[Data excerpts]
- - -

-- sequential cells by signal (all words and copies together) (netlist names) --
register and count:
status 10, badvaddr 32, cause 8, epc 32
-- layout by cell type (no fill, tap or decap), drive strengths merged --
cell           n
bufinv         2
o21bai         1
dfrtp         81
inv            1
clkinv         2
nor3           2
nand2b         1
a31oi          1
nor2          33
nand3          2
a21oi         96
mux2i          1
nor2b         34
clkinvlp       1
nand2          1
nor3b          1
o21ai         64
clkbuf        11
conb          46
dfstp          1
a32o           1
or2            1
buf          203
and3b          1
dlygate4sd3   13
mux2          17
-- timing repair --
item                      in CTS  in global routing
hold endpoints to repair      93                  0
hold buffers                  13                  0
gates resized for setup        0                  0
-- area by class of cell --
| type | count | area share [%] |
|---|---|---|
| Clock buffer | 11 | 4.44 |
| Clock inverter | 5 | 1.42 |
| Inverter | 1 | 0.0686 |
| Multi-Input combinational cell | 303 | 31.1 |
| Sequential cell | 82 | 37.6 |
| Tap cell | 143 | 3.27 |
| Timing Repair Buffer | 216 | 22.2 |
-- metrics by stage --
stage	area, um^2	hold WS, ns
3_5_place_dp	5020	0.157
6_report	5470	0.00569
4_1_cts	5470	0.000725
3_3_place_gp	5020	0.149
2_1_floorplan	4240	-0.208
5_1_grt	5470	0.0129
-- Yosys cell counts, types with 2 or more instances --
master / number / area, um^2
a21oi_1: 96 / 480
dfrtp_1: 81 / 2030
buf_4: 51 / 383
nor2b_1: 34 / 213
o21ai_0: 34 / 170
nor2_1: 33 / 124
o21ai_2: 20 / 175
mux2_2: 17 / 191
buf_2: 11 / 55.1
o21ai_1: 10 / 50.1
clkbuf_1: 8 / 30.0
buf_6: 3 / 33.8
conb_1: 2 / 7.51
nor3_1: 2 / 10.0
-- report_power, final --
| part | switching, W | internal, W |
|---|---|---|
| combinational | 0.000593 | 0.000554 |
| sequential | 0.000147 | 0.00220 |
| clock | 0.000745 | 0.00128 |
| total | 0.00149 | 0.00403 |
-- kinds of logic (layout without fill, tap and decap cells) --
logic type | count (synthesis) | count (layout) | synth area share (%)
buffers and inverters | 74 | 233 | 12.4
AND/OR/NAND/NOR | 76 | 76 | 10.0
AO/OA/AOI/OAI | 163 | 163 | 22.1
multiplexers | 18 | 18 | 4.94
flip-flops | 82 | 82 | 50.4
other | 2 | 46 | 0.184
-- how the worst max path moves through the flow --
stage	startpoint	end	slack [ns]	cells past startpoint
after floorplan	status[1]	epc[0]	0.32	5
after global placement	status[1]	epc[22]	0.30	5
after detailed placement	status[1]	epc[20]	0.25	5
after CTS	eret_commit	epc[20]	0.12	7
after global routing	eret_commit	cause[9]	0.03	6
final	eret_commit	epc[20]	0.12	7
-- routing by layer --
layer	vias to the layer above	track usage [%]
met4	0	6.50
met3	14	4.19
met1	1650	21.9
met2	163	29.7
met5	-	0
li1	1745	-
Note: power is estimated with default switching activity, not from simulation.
--- config.mk ---
export PLATFORM = sky130hd
export DESIGN_NAME = mem_stage
export DESIGN_NICKNAME = d
export VERILOG_FILES = /design/src/cpu_pkg.sv /design/src/data_addr_check.sv /design/src/exc_handler.sv /design/src/sram_wsig_adjust.sv /design/src/mem_stage.sv
export SDC_FILE = /design/constraint.sdc
export NUM_CORES = 1
export LEC_CHECK = 0
export BUFFER_PORTS_ARGS = -buffer_cell sky130_fd_sc_hd__buf_2
export CAP_MARGIN = 20
export CORE_AREA = 2 2 138 140
export DETAILED_ROUTE_END_ITERATION = 6
export DIE_AREA = 0 0 140 142
export GPL_ROUTABILITY_DRIVEN = 0
export PLACE_DENSITY = 0.53
export REMOVE_ABC_BUFFERS = 1
export SETUP_SLACK_MARGIN = 0.2
export SYNTH_ARGS = -nofsm -noshare
export SYNTH_HDL_FRONTEND = slang
export SYNTH_SLANG_ARGS = --single-unit
--- constraint.sdc ---
create_clock -name vclk -period 3.4
set_input_delay 0.68 -clock vclk [all_inputs]
set_output_delay 0.68 -clock vclk [all_outputs]
set_load 0.1 [all_outputs]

- - -

**TASK ITEM:** Write only the number of lines in the data where the word "logic" occurs.

**EXPECTED OUTPUT:** 2